# Activity
Show the lines below that contain the string "bump".
═══ Supplied data
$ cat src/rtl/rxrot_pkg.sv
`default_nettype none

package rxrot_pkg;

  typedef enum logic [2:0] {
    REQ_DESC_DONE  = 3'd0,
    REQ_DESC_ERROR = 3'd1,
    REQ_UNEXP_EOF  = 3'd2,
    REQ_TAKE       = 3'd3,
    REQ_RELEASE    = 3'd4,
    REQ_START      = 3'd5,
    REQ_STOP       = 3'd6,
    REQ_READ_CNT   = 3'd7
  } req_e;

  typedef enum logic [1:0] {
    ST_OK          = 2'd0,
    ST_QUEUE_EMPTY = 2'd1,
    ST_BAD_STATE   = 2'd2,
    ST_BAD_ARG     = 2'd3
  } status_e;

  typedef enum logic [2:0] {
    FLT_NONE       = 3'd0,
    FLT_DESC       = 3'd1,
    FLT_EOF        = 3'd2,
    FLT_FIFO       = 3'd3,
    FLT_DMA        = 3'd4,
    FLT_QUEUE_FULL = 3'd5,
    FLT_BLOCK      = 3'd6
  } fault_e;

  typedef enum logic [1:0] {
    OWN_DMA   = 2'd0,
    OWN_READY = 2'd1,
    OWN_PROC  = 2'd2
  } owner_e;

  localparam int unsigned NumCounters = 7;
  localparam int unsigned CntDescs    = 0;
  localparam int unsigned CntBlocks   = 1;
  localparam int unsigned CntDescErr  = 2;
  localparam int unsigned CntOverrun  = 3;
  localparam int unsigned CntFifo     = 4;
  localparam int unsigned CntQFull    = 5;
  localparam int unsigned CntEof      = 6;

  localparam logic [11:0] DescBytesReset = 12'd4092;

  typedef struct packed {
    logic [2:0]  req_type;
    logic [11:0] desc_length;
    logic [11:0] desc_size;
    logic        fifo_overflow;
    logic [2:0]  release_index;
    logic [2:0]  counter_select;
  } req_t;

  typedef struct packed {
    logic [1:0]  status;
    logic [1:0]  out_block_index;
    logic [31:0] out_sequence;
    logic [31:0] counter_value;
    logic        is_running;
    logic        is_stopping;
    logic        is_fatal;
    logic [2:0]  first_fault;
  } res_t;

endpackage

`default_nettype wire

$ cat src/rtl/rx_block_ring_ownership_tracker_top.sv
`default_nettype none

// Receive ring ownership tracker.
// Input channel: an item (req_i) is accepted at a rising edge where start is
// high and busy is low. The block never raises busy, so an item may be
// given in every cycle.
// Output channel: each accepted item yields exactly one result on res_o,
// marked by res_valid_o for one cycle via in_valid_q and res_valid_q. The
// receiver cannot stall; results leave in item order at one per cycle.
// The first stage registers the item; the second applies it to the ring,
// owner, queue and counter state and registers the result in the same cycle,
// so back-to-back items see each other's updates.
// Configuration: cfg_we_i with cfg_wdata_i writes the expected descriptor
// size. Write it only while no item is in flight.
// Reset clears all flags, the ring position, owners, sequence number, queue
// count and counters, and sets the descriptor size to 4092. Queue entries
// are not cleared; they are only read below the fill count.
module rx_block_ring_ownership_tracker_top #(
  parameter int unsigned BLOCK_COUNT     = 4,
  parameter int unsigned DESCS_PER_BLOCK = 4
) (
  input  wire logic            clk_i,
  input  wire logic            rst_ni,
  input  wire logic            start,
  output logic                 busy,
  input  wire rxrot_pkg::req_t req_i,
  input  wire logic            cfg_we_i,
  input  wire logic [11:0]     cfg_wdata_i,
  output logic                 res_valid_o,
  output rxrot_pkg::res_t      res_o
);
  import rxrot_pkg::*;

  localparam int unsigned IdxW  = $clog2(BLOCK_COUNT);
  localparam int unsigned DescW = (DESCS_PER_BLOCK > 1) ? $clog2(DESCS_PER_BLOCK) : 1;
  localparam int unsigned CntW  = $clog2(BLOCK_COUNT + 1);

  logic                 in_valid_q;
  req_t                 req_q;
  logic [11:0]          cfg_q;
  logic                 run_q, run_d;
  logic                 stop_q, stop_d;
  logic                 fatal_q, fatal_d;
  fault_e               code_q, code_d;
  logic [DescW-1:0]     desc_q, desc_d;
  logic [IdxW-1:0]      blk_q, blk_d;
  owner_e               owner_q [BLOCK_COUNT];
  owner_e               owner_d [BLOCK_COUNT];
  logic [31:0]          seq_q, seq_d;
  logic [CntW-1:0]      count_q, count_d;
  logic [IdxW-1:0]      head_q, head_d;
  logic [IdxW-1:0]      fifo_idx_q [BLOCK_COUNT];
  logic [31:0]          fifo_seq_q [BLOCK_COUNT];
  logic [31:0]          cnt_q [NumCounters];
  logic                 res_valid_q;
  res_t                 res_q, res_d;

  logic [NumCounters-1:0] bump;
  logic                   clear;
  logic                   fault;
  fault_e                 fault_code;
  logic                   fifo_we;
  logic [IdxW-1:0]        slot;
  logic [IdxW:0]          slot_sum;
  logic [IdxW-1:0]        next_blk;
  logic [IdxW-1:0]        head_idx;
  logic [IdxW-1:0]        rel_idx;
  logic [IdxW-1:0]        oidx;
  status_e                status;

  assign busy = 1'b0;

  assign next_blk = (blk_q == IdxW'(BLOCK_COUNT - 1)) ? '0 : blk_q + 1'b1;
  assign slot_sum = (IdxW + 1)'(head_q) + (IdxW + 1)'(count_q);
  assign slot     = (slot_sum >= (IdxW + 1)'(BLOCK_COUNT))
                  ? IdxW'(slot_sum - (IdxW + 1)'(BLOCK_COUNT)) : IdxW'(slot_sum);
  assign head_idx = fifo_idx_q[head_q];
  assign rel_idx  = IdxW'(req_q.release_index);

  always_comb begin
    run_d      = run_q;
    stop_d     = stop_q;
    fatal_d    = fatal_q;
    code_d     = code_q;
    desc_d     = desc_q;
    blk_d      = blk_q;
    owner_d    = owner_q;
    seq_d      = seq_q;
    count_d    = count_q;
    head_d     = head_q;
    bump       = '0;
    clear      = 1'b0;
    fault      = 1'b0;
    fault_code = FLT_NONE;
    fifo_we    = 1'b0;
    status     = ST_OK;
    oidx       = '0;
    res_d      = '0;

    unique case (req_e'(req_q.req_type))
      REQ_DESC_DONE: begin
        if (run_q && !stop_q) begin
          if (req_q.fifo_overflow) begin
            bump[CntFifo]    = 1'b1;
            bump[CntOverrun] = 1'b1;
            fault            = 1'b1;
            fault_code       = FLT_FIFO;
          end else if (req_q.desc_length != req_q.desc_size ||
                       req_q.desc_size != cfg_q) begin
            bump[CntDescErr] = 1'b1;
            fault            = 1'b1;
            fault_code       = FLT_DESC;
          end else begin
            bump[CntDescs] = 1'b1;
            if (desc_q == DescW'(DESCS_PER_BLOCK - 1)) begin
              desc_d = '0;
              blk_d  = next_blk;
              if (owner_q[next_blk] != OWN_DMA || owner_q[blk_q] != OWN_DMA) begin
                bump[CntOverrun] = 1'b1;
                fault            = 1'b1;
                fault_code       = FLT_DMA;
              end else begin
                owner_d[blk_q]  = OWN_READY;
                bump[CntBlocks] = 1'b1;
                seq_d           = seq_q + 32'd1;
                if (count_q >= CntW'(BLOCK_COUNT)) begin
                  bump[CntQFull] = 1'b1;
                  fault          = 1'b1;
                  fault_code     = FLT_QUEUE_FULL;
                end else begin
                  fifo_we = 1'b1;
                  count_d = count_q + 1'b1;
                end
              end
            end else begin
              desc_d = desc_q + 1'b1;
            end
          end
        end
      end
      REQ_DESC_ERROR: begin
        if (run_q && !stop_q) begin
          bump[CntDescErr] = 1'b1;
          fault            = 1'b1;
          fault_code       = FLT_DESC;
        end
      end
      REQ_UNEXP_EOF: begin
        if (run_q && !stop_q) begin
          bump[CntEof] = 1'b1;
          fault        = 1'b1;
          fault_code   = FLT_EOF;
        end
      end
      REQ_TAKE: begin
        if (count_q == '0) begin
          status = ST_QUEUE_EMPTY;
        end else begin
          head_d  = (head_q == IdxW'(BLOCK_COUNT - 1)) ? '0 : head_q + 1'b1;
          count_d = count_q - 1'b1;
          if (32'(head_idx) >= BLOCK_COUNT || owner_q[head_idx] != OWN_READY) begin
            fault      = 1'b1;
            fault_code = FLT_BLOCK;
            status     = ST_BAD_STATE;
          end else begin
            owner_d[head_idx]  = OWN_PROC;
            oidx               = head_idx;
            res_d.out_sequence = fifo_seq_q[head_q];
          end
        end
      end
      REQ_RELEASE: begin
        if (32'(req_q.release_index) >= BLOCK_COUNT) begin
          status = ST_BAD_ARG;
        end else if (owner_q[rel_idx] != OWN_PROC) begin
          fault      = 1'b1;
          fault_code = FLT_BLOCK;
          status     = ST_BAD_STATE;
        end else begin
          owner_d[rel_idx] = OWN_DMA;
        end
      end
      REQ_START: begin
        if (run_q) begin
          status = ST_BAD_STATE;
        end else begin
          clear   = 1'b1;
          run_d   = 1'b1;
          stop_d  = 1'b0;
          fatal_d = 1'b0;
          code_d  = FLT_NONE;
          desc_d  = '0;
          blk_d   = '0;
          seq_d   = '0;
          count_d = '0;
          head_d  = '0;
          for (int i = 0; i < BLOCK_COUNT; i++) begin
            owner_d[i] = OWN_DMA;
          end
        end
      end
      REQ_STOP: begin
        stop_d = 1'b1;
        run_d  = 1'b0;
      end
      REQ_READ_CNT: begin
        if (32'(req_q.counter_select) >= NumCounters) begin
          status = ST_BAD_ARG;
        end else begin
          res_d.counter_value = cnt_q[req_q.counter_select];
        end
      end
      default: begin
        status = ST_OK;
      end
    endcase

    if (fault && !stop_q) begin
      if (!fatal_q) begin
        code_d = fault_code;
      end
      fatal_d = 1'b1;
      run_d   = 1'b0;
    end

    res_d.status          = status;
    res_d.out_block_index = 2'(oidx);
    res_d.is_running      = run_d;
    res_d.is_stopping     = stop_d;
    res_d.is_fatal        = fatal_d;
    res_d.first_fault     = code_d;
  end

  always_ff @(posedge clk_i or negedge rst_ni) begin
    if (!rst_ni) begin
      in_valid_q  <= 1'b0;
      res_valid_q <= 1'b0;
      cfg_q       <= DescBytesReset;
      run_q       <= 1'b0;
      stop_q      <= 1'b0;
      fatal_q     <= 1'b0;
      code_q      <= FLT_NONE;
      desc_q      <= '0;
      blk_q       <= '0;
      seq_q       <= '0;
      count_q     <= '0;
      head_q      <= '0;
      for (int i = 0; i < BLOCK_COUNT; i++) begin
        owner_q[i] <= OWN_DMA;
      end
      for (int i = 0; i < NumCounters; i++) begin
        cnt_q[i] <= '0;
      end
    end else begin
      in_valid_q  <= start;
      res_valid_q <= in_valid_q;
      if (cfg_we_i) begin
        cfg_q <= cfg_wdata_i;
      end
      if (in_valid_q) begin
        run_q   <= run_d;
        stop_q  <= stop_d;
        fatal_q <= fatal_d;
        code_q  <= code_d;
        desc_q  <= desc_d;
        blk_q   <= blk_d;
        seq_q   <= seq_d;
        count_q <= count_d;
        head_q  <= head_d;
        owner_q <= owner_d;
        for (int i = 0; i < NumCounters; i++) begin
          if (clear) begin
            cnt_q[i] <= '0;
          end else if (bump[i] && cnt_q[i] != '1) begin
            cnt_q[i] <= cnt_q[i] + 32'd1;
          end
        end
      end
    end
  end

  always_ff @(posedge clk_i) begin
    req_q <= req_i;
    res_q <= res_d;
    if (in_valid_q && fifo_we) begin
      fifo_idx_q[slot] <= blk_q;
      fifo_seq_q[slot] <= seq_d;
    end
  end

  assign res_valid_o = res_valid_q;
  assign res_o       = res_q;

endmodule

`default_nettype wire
══════
# Written solution
  logic [NumCounters-1:0] bump;
    bump       = '0;
            bump[CntFifo]    = 1'b1;
            bump[CntOverrun] = 1'b1;
            bump[CntDescErr] = 1'b1;
            bump[CntDescs] = 1'b1;
                bump[CntOverrun] = 1'b1;
                bump[CntBlocks] = 1'b1;
                  bump[CntQFull] = 1'b1;
          bump[CntDescErr] = 1'b1;
          bump[CntEof] = 1'b1;
          end else if (bump[i] && cnt_q[i] != '1) begin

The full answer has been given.